In a rare setback for the IRS in its litigation against lease-in, lease-out (LILO) tax shelters, the Court of Federal Claims held that an arrangement Consolidated Edison Co. of New York (Con Ed) had with an electric utility in the Netherlands should be respected for federal tax purposes because it had valid business purposes beyond its tax benefits.


The lengthy opinion in Consolidated Edison Co. of New York Inc. & Subsidiaries v. U.S., no. 06-305T (Fed. Cl. 10/21/09), followed a five-week trial featuring 1,600 exhibits containing more than 25,000 pages. The IRS contended, as it has successfully in a number of similar cases, that financing for the lease and leaseback arrangement was circular and that the terms ensured that payments met the respective utilities’ obligations without risk of loss. Con Ed argued, and the court agreed, however, that the transaction was in form a true lease that demonstrated a valid business purpose and possessed economic substance.


Con Ed, through a trust owned by a subsidiary, entered the agreement with Electriciteitsbedrijf Zuid-Holland NV (EZH) to lease from the Dutch utility a 47.47% interest in an electric generating plant in the Netherlands and then sublease it back to EZH. The lease was for 43.2 years, with the 20.1-year sublease beginning concurrently with the main lease. At the end of the sublease term, EZH could exercise an option to purchase from Con Ed its remaining lease. If it did not exercise the option, Con Ed could either renew the sublease or require EZH to return its ownership interest in the Con Ed trust. The transaction was highly leveraged.


On its consolidated return for 1997, Con Ed reported rental income from the transaction from which it deducted rental expenses, interest and amortized transaction costs for a net loss of $937,331. The IRS disallowed the loss and assessed a deficiency of $328,066. Con Ed paid the deficiency and sued for a refund.


The IRS claimed the transaction lacked economic substance because Con Ed entered into it without any valid business purpose or reasonable expectation of making a profit beyond any tax benefits achieved. Con Ed did not acquire a genuine leasehold interest under the benefits-and-burdens test and did not commit or invest any risk capital in the facility, the IRS argued.


Con Ed asserted that it reasonably projected it would earn pretax profits of at least $61 million, on which taxes were deferred but not eliminated, plus other nontax benefits.


For its analysis of economic substance, the court turned to the U.S. Supreme Court decision in Frank Lyon Co. v. U.S. (435 U.S. 561 (1978)) and the Federal Circuit’s holding in Coltec Industries Inc. v. U.S. (454 F.3d 1340 (2006)) for the principles that the transaction must when viewed objectively have a business purpose other than beneficial tax treatment, i.e., that it show a reasonable possibility of profit beyond its tax benefits.

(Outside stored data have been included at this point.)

This design comes from an exercise in tuning for small area, a short achievable clock period and few clock cycles per item on the open sky130 flow, not from production work. Function was checked by simulation only, so behaviour that the tests miss may differ from the original.

==> inputs of v32 <==
// crc_unit
module crc_unit (
    input  wire        clk,
    input  wire        rst,
    input  wire        wr_valid,
    output wire        wr_ready,
    input  wire [3:0]  wr_addr,
    input  wire [31:0] wr_data,
    output wire        idle,
    output reg  [31:0] crc_state,
    output wire [31:0] crc_result,
    output reg  [31:0] count,
    output reg         match,
    output reg         mismatch,
    output reg         feed_err,
    output reg  [2:0]  err_code,
    output reg  [15:0] cnt_mismatch
);
Settings: LEC_CHECK=0, CAP_MARGIN=20, CORE_MARGIN=2, CORE_UTILIZATION=40, SETUP_SLACK_MARGIN=3, SLEW_MARGIN=20; clock period 8.0 ns.
run.sh (not shown) runs the stock make flow with config.mk's settings and CLKGATE_MAP_FILE= SYNTH_SCRIPT=/design/flow/synth_recipe.tcl, a recipe that flattens the netlist after the stock synthesis.
==> inputs of v15, as changes to v32 <==
--- a/flow/config.mk
+++ b/flow/config.mk
@@ -10,3 +10,2 @@
 export CORE_UTILIZATION = 40
-export SETUP_SLACK_MARGIN = 3
 export SLEW_MARGIN = 20
==> inputs of v33, as changes to v32 <==
--- a/flow/config.mk
+++ b/flow/config.mk
@@ -7,2 +7,3 @@
 export LEC_CHECK = 0
+export ABC_CLOCK_PERIOD_IN_PS = 3000
 export CAP_MARGIN = 20
==> comparison <==
Against v15, the first-iteration DRC count of v33 is smaller by 1.6%. Between v15 and v33, the lower clock skew is in v15 (gap 0.0021 ns). In area after synthesis, v15 and v32 do not differ. v32 passed the timing, design-rule and antenna checks. v15 ran to the end with no violations. v33 passed the timing, design-rule and antenna checks. In synthesized cell count, v32 and v33 do not differ.
Testbench counts of v32, summed over its fixed seeds: cycles 29,665, bytes 64,883.
Testbench counts of v15, summed over its fixed seeds: cycles 29,665, bytes 64,883.
Testbench counts of v33, summed over its fixed seeds: cycles 29,665, bytes 64,883.

* * *

==> inputs of job 5314 <==
crc_unit, a different RTL version from the one above (not shown whole).
export LEC_CHECK = 0
export CAP_MARGIN = 20
export CORE_MARGIN = 2
export CORE_UTILIZATION = 40
export CTS_BUF_LIST = sky130_fd_sc_hd__clkbuf_4
export SETUP_SLACK_MARGIN = 4.25
export SLEW_MARGIN = 20
export SYNTH_HIERARCHICAL = 1
export SYNTH_MINIMUM_KEEP_SIZE = 0
create_clock -name core_clock -period 8.0 [get_ports {clk}]
==> inputs of job 613, as changes to job 5314 <==
--- a/flow/config.mk
+++ b/flow/config.mk
@@ -9,6 +9,5 @@
 export CORE_MARGIN = 2
 export CORE_UTILIZATION = 40
-export CTS_BUF_LIST = sky130_fd_sc_hd__clkbuf_4
-export SETUP_SLACK_MARGIN = 4.25
+export SETUP_SLACK_MARGIN = 4
 export SLEW_MARGIN = 20
 export SYNTH_HIERARCHICAL = 1
==> qor summary <==
metric	job 613	job 5314
Fraction of layout instances using a drive strength above 1	12.8%	20.6%
Critical Path RT	8440 ps	8720 ps
CP max-delay cell	clkdlybuf4s50_1	dfxtp_4
Area growth from synthesis to layout	27.5%	35.5%
Critical-path maximum fanout	19	11
Setup Slack @ Placement	2310 ps	2330 ps
Worst Setup EP	u[25]	crc_state[6]
Global-route met2 utilization	45.1%	47.1%
Area of combinational cells with multiple inputs	21,000 um^2	21,800 um^2
Count of filler cells inserted in the layout	6,543	6,163
Layout multi-input combinational cell count	3,190	3,191
Clock buffer count	45	118
Post-layout util	51.4%	54.6%
Time the final worst path needs with I/O delays and setup	3940 ps	3950 ps
Total wire length	112,000 um	119,000 um
H-tree lvl count	2	3
Post-cts gate resize count	154	331
Clock-pin transition on the worst setup and hold timing paths	70 ps	60 ps
Run status	complete, no violations	complete, no violations
Testbench counts of job 5314, summed over its fixed seeds: cycles 29,665, bytes 64,883.
Testbench counts of job 613, summed over its fixed seeds: cycles 29,665, bytes 64,883.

The court also emphasized that the case must be decided based on an analysis of all the facts and circumstances surrounding the transaction in question.


Reviewing the extensive testimony given and evidence presented, the Court of Federal Claims said that the benefits and burdens of ownership of a leasehold interest were demonstrated by a risk of loss of its investment and opportunity to profit. In large part, it said, the validity of the lease depended on how likely it was that EZH would exercise its option to purchase the remaining lease from Con Ed, which would eliminate the latter’s risk. The court noted what it said was credible evidence presented by Con Ed that EZH’s exercise of the option was not inevitable or preordained and that the Dutch company in fact had no incentive to do so.

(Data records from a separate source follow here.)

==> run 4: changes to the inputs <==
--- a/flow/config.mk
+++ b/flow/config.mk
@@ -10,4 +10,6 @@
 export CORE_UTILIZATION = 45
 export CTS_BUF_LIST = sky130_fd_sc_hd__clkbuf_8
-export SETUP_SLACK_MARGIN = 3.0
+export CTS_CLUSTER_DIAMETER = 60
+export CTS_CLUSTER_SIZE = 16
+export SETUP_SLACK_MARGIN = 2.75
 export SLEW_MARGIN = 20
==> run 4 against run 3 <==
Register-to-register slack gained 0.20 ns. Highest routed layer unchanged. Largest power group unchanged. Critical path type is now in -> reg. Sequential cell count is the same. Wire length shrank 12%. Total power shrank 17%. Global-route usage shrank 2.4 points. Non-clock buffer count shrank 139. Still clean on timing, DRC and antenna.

Other potential business benefits besides profit included an opportunity to gain technical and regulatory expertise, establish a presence in a Western European market, and improve environmental knowledge and sensitivity, the court said. Risks for Con Ed included risk of default by EZH, costs of maintaining the facility, fluctuations in currency and cost of energy, and Dutch and U.S. regulation. Thus the transaction had economic substance, the court held.